MATERIAL FOR THIS TASK:
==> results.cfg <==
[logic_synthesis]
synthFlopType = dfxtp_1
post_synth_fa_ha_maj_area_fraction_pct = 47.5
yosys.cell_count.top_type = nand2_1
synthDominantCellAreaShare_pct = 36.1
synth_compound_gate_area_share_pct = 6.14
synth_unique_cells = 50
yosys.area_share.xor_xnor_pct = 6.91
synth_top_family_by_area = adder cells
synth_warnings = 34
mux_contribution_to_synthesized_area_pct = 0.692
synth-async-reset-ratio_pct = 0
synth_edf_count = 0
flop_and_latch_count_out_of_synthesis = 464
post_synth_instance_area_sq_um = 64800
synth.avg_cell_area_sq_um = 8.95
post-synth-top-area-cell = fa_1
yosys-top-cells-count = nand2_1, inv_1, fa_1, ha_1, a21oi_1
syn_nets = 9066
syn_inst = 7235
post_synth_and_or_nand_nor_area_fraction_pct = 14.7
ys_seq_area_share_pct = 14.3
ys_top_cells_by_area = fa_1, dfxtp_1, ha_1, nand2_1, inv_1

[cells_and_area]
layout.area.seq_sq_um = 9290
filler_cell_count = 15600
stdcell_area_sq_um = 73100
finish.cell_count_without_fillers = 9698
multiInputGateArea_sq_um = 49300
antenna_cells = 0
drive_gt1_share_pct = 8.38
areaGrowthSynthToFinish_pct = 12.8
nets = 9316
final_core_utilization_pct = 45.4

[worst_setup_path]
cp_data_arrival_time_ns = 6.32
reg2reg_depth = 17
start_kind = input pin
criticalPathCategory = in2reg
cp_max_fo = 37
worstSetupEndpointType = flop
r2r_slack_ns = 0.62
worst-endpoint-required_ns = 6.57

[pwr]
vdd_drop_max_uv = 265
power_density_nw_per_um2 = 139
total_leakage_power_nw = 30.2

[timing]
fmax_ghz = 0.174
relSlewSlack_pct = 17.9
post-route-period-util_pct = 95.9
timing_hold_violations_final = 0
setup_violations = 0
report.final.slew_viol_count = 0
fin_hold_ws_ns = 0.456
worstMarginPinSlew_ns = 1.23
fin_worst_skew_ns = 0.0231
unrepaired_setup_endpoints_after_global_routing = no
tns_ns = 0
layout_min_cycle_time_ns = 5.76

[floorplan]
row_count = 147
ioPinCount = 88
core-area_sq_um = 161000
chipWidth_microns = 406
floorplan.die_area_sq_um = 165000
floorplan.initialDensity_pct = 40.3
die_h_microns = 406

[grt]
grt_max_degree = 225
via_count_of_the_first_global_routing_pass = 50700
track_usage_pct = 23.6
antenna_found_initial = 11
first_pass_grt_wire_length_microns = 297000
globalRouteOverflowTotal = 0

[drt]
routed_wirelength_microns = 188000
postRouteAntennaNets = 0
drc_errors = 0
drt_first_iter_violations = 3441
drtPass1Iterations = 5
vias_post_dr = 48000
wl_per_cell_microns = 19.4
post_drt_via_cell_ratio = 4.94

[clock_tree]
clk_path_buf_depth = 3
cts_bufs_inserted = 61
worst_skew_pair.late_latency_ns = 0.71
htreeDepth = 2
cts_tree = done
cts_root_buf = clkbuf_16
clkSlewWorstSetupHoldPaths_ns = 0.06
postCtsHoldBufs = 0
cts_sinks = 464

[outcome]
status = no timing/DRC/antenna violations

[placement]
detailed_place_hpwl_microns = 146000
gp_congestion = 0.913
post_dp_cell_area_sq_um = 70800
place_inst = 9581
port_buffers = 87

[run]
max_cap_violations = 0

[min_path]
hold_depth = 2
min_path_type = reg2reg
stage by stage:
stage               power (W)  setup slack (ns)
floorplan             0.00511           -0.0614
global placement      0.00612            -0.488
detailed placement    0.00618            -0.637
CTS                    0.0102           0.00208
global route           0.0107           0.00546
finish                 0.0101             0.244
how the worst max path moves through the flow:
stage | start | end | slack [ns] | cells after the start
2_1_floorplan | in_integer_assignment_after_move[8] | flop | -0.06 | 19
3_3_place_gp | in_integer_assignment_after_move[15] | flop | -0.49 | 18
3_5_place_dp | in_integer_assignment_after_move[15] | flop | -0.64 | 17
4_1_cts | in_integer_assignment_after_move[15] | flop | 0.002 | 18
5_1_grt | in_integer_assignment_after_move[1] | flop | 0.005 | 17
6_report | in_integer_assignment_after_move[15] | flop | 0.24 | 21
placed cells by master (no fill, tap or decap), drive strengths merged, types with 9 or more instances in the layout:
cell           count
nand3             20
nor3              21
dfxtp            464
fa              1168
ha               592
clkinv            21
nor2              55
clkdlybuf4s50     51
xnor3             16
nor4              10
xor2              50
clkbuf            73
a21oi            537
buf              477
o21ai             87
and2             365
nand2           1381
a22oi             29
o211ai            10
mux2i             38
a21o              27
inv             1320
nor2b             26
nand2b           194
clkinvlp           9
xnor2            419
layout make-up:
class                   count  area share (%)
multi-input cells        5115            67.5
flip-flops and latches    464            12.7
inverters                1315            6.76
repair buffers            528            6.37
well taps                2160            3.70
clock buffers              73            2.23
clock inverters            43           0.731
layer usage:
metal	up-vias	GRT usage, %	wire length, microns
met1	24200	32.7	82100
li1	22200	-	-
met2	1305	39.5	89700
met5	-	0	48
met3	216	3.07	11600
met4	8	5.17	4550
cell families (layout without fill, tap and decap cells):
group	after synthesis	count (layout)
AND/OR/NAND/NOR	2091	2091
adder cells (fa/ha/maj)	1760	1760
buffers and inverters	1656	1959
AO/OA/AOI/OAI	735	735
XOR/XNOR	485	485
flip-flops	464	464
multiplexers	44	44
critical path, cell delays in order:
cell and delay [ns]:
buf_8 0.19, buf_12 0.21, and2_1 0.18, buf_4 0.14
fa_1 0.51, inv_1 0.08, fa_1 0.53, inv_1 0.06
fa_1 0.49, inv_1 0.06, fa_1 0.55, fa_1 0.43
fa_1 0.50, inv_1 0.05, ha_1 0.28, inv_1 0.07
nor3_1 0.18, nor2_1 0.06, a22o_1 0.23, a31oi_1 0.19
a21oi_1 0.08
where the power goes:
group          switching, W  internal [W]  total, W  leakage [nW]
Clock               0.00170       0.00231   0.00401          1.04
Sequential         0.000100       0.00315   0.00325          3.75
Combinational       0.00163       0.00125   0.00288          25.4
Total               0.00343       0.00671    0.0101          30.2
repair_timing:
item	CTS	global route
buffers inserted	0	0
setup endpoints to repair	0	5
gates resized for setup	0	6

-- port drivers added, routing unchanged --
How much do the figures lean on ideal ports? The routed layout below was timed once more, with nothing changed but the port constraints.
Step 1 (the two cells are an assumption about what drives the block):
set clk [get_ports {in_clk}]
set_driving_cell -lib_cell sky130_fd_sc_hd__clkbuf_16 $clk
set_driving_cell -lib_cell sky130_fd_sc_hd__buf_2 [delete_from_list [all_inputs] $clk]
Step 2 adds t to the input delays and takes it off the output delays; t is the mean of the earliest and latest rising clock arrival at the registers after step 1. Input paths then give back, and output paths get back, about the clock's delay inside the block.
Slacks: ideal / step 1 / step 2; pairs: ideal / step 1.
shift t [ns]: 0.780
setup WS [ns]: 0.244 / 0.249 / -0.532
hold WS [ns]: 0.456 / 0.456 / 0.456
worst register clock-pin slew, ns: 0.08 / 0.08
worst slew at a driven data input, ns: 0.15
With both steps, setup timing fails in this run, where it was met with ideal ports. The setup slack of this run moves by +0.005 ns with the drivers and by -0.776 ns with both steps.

INSTRUCTIONS FOR THE TASK:
Reproduce exactly the stretch of the material above that starts at the line with "synth.avg_cell_area_sq_um = 8.95" and ends at the line with "unrepaired_setup_endpoints_after_global_routing = no", both included, and nothing else.

WRITTEN SOLUTION:
synth.avg_cell_area_sq_um = 8.95
post-synth-top-area-cell = fa_1
yosys-top-cells-count = nand2_1, inv_1, fa_1, ha_1, a21oi_1
syn_nets = 9066
syn_inst = 7235
post_synth_and_or_nand_nor_area_fraction_pct = 14.7
ys_seq_area_share_pct = 14.3
ys_top_cells_by_area = fa_1, dfxtp_1, ha_1, nand2_1, inv_1

[cells_and_area]
layout.area.seq_sq_um = 9290
filler_cell_count = 15600
stdcell_area_sq_um = 73100
finish.cell_count_without_fillers = 9698
multiInputGateArea_sq_um = 49300
antenna_cells = 0
drive_gt1_share_pct = 8.38
areaGrowthSynthToFinish_pct = 12.8
nets = 9316
final_core_utilization_pct = 45.4

[worst_setup_path]
cp_data_arrival_time_ns = 6.32
reg2reg_depth = 17
start_kind = input pin
criticalPathCategory = in2reg
cp_max_fo = 37
worstSetupEndpointType = flop
r2r_slack_ns = 0.62
worst-endpoint-required_ns = 6.57

[pwr]
vdd_drop_max_uv = 265
power_density_nw_per_um2 = 139
total_leakage_power_nw = 30.2

[timing]
fmax_ghz = 0.174
relSlewSlack_pct = 17.9
post-route-period-util_pct = 95.9
timing_hold_violations_final = 0
setup_violations = 0
report.final.slew_viol_count = 0
fin_hold_ws_ns = 0.456
worstMarginPinSlew_ns = 1.23
fin_worst_skew_ns = 0.0231
unrepaired_setup_endpoints_after_global_routing = no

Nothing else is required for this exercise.